Right, I found an (admittedly ugly) way, simply by calling python from R, parsing the NA manually and re-assigning the data-frames names in R, like this
# install.packages("rPython")
# (don't forget to "pip install cql")
library(rPython)
python.exec("import sys")
# adding libraries from virtualenv
python.exec("sys.path.append('/Users/svend/dev/pyVe/playground/lib/python2.7/site-packages/')")
python.exec("import cql")
python.exec("connection=cql.connect('192.168.33.10', cql_version='3.0.0')")
python.exec("cursor = connection.cursor()")
python.exec("cursor.execute('use poc1_samples')")
python.exec("cursor.execute('select * from chosen_samples' )")
# coding python None into NA (rPython seem to just return nothing )
python.exec("rep = lambda x : '__NA__' if x is None else x")
python.exec( "def getData(): return [rep(num) for line in cursor for num in line ]" )
data <- python.call("getData")
df <- as.data.frame(matrix(unlist(data), ncol=15, byrow=T))
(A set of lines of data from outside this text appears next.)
===== config.mk =====
export PLATFORM = sky130hd
export DESIGN_NAME = pwm_deadtime_fault_update_ctrl
export DESIGN_NICKNAME = d
export VERILOG_FILES = /design/src/pwm_ctrl_pkg.sv /design/src/pwm_deadtime_fault_update_ctrl.sv
export SDC_FILE = /design/constraint.sdc
export NUM_CORES = 1
export LEC_CHECK = 0
export BUFFER_PORTS_ARGS = -buffer_cell sky130_fd_sc_hd__buf_2
export CELL_PAD_IN_SITES_DETAIL_PLACEMENT = 0
export CELL_PAD_IN_SITES_GLOBAL_PLACEMENT = 1
export CORE_MARGIN = 1
export CORE_UTILIZATION = 30
export DETAILED_ROUTE_END_ITERATION = 7
export PLACE_DENSITY = 0.64
export SYNTH_ARGS = -nofsm -noshare
export SYNTH_HDL_FRONTEND = slang
export SYNTH_SLANG_ARGS = --single-unit

===== constraint.sdc =====
create_clock -name clk -period 7.7 [get_ports clk]
set_input_delay 1.925 -clock clk [delete_from_list [all_inputs] [get_ports clk]]
set_output_delay 1.925 -clock clk [all_outputs]
set_load 0.01 [all_outputs]
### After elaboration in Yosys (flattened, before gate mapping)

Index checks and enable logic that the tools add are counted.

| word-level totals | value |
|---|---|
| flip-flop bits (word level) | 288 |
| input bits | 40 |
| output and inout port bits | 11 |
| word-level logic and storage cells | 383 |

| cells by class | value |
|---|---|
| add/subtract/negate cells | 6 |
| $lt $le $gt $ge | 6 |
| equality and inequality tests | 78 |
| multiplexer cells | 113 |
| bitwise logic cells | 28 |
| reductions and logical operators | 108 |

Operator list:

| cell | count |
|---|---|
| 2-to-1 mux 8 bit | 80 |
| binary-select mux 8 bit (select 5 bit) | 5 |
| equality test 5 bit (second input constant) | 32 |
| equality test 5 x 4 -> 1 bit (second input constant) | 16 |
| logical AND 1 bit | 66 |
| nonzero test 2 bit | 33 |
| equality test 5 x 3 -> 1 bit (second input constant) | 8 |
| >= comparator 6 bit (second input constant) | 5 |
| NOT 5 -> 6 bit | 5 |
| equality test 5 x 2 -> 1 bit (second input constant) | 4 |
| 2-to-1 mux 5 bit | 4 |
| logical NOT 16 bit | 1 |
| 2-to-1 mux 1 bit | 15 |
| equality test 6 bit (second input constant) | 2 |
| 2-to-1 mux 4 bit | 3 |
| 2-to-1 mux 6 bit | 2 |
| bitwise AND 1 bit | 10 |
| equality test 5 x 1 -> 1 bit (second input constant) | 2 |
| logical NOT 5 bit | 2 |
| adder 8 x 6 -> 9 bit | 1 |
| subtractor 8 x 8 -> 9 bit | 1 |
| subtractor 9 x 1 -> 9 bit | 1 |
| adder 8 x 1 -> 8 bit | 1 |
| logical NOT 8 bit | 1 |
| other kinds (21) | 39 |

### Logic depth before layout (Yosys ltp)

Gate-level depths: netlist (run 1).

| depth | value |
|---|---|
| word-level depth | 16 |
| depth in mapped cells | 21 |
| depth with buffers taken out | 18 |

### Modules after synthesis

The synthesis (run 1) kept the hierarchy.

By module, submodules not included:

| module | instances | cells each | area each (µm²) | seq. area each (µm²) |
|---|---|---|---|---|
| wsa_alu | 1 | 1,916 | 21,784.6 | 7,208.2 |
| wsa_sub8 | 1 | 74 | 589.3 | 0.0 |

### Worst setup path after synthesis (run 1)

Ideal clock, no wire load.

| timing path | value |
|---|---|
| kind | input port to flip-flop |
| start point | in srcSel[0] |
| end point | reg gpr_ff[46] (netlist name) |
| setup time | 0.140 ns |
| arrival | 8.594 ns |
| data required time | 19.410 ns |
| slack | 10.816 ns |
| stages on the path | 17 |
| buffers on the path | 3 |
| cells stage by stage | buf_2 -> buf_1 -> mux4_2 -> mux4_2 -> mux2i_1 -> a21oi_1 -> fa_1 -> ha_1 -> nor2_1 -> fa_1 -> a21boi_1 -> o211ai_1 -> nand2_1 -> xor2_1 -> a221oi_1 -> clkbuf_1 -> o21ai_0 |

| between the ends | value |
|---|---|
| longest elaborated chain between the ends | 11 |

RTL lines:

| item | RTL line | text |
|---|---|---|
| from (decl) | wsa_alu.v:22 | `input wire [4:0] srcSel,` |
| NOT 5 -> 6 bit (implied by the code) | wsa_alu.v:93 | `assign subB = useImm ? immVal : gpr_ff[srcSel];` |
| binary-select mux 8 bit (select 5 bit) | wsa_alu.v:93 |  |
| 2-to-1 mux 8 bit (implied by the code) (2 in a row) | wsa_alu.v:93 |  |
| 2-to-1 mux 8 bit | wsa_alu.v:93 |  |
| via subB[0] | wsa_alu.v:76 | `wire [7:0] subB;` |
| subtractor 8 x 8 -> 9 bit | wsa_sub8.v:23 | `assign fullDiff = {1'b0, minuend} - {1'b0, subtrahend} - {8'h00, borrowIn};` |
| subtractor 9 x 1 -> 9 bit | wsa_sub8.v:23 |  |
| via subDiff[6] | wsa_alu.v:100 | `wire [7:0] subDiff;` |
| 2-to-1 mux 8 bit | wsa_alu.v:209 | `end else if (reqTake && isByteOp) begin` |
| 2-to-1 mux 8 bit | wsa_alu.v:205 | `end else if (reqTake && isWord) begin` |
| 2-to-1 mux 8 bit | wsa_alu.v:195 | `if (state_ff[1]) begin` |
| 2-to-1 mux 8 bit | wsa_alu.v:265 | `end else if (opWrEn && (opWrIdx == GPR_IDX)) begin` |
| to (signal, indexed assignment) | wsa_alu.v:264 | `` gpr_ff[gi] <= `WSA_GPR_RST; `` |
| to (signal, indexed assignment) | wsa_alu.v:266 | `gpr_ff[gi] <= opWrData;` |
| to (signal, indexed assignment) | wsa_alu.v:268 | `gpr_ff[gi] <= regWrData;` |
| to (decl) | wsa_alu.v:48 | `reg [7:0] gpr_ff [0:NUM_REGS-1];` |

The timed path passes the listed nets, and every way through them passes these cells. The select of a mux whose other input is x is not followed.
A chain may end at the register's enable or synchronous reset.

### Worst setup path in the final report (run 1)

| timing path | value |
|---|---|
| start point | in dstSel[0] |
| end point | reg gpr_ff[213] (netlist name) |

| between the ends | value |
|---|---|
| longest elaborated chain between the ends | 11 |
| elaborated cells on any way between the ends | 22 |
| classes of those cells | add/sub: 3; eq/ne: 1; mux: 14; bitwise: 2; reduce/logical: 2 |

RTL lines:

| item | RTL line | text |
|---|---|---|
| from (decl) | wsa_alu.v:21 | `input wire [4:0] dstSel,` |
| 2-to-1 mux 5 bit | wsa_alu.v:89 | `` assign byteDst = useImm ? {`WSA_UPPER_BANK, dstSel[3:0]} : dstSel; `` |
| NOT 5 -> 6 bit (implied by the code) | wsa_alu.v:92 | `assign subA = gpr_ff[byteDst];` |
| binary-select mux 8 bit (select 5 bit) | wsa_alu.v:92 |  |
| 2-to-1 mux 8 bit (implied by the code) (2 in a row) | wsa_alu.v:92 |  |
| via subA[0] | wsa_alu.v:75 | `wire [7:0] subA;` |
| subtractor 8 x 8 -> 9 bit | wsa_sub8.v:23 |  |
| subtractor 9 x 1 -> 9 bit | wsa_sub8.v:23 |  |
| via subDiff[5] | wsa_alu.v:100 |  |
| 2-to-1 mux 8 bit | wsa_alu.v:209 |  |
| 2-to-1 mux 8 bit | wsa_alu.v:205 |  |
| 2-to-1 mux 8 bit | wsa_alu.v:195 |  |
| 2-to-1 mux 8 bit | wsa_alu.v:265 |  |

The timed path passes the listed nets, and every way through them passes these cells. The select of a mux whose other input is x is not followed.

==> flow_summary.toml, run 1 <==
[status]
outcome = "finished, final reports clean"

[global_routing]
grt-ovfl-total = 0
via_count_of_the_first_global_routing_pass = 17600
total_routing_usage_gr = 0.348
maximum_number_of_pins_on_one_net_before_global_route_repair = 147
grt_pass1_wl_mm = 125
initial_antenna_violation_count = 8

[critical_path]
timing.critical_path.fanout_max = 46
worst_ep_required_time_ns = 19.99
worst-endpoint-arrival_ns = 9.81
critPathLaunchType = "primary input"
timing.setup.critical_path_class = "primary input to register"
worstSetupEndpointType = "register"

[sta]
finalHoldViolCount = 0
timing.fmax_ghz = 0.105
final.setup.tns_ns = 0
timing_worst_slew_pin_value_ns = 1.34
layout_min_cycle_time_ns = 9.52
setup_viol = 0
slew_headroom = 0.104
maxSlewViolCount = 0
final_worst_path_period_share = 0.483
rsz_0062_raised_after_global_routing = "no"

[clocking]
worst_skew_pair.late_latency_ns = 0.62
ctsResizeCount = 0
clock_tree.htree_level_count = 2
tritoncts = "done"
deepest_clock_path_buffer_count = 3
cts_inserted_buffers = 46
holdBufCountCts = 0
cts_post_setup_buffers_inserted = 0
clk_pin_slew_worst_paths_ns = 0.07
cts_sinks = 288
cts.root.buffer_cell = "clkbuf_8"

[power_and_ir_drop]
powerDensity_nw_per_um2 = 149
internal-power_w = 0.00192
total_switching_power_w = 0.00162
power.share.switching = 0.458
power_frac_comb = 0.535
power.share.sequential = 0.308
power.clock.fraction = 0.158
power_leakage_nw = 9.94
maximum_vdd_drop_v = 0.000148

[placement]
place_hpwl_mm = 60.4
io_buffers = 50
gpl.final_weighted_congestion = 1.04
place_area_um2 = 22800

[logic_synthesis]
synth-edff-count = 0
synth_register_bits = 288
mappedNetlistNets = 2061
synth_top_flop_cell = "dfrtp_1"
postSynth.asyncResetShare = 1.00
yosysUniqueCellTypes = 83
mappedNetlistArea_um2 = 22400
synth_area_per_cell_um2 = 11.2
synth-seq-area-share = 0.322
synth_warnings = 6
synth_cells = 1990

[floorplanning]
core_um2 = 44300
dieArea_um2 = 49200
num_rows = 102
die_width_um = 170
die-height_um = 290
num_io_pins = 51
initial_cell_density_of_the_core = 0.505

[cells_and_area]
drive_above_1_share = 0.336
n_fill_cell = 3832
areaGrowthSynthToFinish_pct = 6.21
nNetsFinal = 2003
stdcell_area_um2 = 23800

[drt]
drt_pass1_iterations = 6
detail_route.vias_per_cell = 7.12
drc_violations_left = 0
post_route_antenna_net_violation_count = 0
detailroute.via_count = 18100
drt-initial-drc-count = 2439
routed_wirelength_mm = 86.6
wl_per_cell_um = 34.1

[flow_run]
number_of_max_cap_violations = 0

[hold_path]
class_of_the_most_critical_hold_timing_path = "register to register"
names(df) <- c("temperature", "maxTemp", "minTemp",
"dewpoint", "elevation", "gust", "latitude", "longitude",
"maxwindspeed", "precipitation", "seelevelpressure", "visibility", "windspeed")
# and decoding NA's
parsena <- function (x) if (x=="__NA__") NA else x
df <- as.data.frame(lapply(df, parsena))
Anybody has a better idea?

I had the same error message when executing Rscript with RJDBC connection via batch file (R 3.2.4, Teradata driver).
Also, when run in RStudio it worked fine in the second run but not first.
What helped was explicitly call:
library(rJava)
.jinit()

It not enough to just download the driver, you have to also download the dependencies and put them into your JAVA ClassPath (MacOS: /Library/Java/Extensions) as stated on the project main page.
Include the Cassandra JDBC dependencies in your classpath : download dependencies
As of the RCassandra package, right now it's still too primitive compared to RJDBC.